妻の記録:朝寝・昼寝・夕寝
妻が右手首付近を打ち身して、手の自由が利かない。夫が家事全般を引き受けているので、妻はテレビを見ることが多くなっている。妻がテレビを見れば、ごくうが膝の上で寝る。そのうち、妻も寝入る。朝も寝るし、昼食を食べるとテレビを見ながら寝て仕舞う。ごくうの散歩にはかなりの頻度で出かけるが、散歩から帰れば、夕食を食べると、寝たくなるらしい。
週2回のリハビリと週1回の歯医者に行くが、「今日は病院に行く日かねえ~」、何度も尋ねる。「いつも私ばかり連れ行ってもらえて悪いねぇ」、機会あるごとに何度も言う。
右手のリハビリはかなり改善しているが、初期判断がまずく、春までは掛かりそう。これでは治るまで6ヶ月になるかもしれない。しかし、好きなラーメンを食べるとき、右手でなんとか食べようとした。
右手が多少自由になると、片付けをする気になるのか、あちこち整理しようとする。しかし、途中でそのままにすることが多く、乱雑になる。洗濯物も使ったものと選択したものが混ざり、イライラさせる。いつも使うものの場所を変えたりする。あるものがあるところにないと苛ついてしまう。如何に苛ついても、もう耐性ができている。
病院から帰り、「あのナス、どこにやった」と聞くと、「どうしたんかね~」「どこいったんかね」自分でしょうとすることが、ちいさな波風を立ててしまう。

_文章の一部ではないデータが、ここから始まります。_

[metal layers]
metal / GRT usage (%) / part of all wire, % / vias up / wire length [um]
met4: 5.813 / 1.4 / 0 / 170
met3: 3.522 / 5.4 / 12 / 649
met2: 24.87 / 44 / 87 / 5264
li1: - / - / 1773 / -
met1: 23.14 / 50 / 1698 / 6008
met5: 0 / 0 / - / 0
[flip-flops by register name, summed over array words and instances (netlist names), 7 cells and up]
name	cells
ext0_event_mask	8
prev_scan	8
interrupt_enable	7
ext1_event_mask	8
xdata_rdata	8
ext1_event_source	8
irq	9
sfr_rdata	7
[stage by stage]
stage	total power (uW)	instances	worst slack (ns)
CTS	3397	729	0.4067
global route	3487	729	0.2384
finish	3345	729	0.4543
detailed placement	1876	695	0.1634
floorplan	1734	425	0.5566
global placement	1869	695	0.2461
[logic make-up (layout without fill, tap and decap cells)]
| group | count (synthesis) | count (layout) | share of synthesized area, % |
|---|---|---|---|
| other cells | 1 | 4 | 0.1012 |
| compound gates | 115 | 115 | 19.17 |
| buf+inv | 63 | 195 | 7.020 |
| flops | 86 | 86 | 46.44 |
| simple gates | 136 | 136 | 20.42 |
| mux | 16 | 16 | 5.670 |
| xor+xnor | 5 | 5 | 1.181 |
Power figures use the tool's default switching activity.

買い物に出ると、着いてこようとする。支払時、ポイントカードを出そうとすると、「ない」(どこにやった)。カードの置き場所が見事に財布の中で変わっている。カードはあるにはあった。胸をなで下ろしながら、帰宅し、カードを整理した。
いいこともある。急に身の回りを整理し始めた。1年前の健康診断のレポートが見つかった。市から「病院にいくことを促す」書類だった。なんと指標eGFRから計算すると、「G5 末期腎不全(ESKD)」とある。驚き、早速病院に「再検査」となる。こちらが驚いている程、医者は驚かない。(どうなんだ・・・)疑問が湧いてくるが、(検査がでるまで、ままよ)と開き直る。もう腎臓が経年劣化している。
思い当たることがある。妻が右手を打ち身する1ヶ月くらい前、ゴミ収集の確認にデッキからしょうとして、高さ50cm+のデッキから横倒しに落下した。今思えば、失神していたらしい。何の怪我もなくそのままにしていた。1週間前急に心臓がドクドクとし、右目が霞んだ。すぐに横になったが、まもなく症状が治まった。

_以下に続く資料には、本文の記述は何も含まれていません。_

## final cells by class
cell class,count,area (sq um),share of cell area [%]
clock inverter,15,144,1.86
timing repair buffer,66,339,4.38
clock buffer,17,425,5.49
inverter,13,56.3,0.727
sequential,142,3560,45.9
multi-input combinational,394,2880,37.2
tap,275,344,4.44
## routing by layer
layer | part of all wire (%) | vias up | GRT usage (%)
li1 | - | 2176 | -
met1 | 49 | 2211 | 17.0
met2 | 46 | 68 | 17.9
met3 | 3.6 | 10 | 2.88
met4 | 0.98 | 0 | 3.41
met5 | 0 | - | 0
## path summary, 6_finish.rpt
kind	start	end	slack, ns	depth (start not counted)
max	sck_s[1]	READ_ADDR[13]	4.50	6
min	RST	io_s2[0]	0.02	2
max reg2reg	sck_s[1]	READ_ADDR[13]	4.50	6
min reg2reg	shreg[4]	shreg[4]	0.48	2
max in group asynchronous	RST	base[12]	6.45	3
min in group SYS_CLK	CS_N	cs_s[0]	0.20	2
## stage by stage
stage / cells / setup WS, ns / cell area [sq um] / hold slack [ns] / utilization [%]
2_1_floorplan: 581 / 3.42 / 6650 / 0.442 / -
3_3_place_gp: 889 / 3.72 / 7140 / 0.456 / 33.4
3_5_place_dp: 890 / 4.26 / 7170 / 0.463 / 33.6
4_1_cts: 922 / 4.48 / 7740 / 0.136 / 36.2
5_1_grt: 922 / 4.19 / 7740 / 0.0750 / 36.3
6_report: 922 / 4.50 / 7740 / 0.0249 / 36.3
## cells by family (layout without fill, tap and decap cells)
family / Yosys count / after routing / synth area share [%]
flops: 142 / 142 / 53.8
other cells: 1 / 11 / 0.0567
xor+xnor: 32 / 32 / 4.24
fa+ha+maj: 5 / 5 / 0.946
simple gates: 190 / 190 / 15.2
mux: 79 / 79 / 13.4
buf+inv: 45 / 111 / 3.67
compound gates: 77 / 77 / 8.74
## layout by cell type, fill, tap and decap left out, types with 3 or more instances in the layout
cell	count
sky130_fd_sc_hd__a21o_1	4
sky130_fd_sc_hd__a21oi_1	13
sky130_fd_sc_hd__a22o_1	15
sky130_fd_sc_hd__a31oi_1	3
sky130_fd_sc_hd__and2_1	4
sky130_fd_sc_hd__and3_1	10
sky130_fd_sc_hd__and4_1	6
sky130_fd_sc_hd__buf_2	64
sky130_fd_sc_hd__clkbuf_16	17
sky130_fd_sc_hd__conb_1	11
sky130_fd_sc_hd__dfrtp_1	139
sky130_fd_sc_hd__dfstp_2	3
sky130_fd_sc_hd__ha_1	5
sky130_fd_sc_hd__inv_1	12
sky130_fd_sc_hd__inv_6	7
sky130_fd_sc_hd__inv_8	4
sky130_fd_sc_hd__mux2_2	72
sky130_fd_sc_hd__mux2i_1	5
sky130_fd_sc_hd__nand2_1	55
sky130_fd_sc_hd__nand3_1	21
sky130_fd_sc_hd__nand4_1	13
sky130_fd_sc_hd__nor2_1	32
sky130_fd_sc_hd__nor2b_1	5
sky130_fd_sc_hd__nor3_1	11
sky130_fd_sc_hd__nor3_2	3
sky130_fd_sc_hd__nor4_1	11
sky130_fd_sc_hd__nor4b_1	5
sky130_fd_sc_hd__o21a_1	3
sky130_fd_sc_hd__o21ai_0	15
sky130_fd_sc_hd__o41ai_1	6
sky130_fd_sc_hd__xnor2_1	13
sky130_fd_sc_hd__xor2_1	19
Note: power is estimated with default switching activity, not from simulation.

腎不全の症状を見ると、血圧が高くなるとある。確かに午前中高いことがあるが、130台である。ごく僅かな吐き気がある。以前から頭がふらっ(めまい)とする。これも腎不全の症状とある。人間は生物の一種として、代謝機能が経年変化とともに衰える。とうとう顕著になるのかと思いながら、医者から「血圧を測れ」と進められているので、記録しながら血液検査の結果を待っている。
妻が病院から帰ったとき、すでに見つけているものを探し始めた。「ナスがない」と騒ぐので、「ここにあったじゃない」と説明すると、突然、「私、痴呆症なんだ」と言うとはなしに言う。
妻の痴呆症は多く見られるタイプのようだ。早く「薬」を飲めば、痴呆症の進行を抑える可能性がある。何時話そうかと気を揉んでいたが、妻から言われると、すぐ、「薬を飲めば進行を遅らせることができるかも」というと、「要らない」と即答。年齢と進行を秤に掛けると、評価は難しい。
書いていると、救急車が降りていく。この団地も救急車が何度か出入りしている。第1世代が高齢化している。第2世代の子供が公園で遊びだした。
もう自然に受け入れるような覚悟が次第に形成されようとしている。
「今日は何にする?」
「1月10日は結婚記念日、何するんだった?」
立て続けに聞いてくる。50年間、結婚記念日らしいことをしたことは1度しかないない。今年は行きつけ(といっても、年に5度程度)の店で「うな重でも食べようか」、と話すと、期待に膨らんでいる。「手が・・・」食べるのに時間が掛かるかも。「持ち帰りにしょうか」「うん、そうしょう」と応えているが。
妻がようやく着替えそうだ。昼ご飯の用意をしなくては。妻はご飯大好き人間である。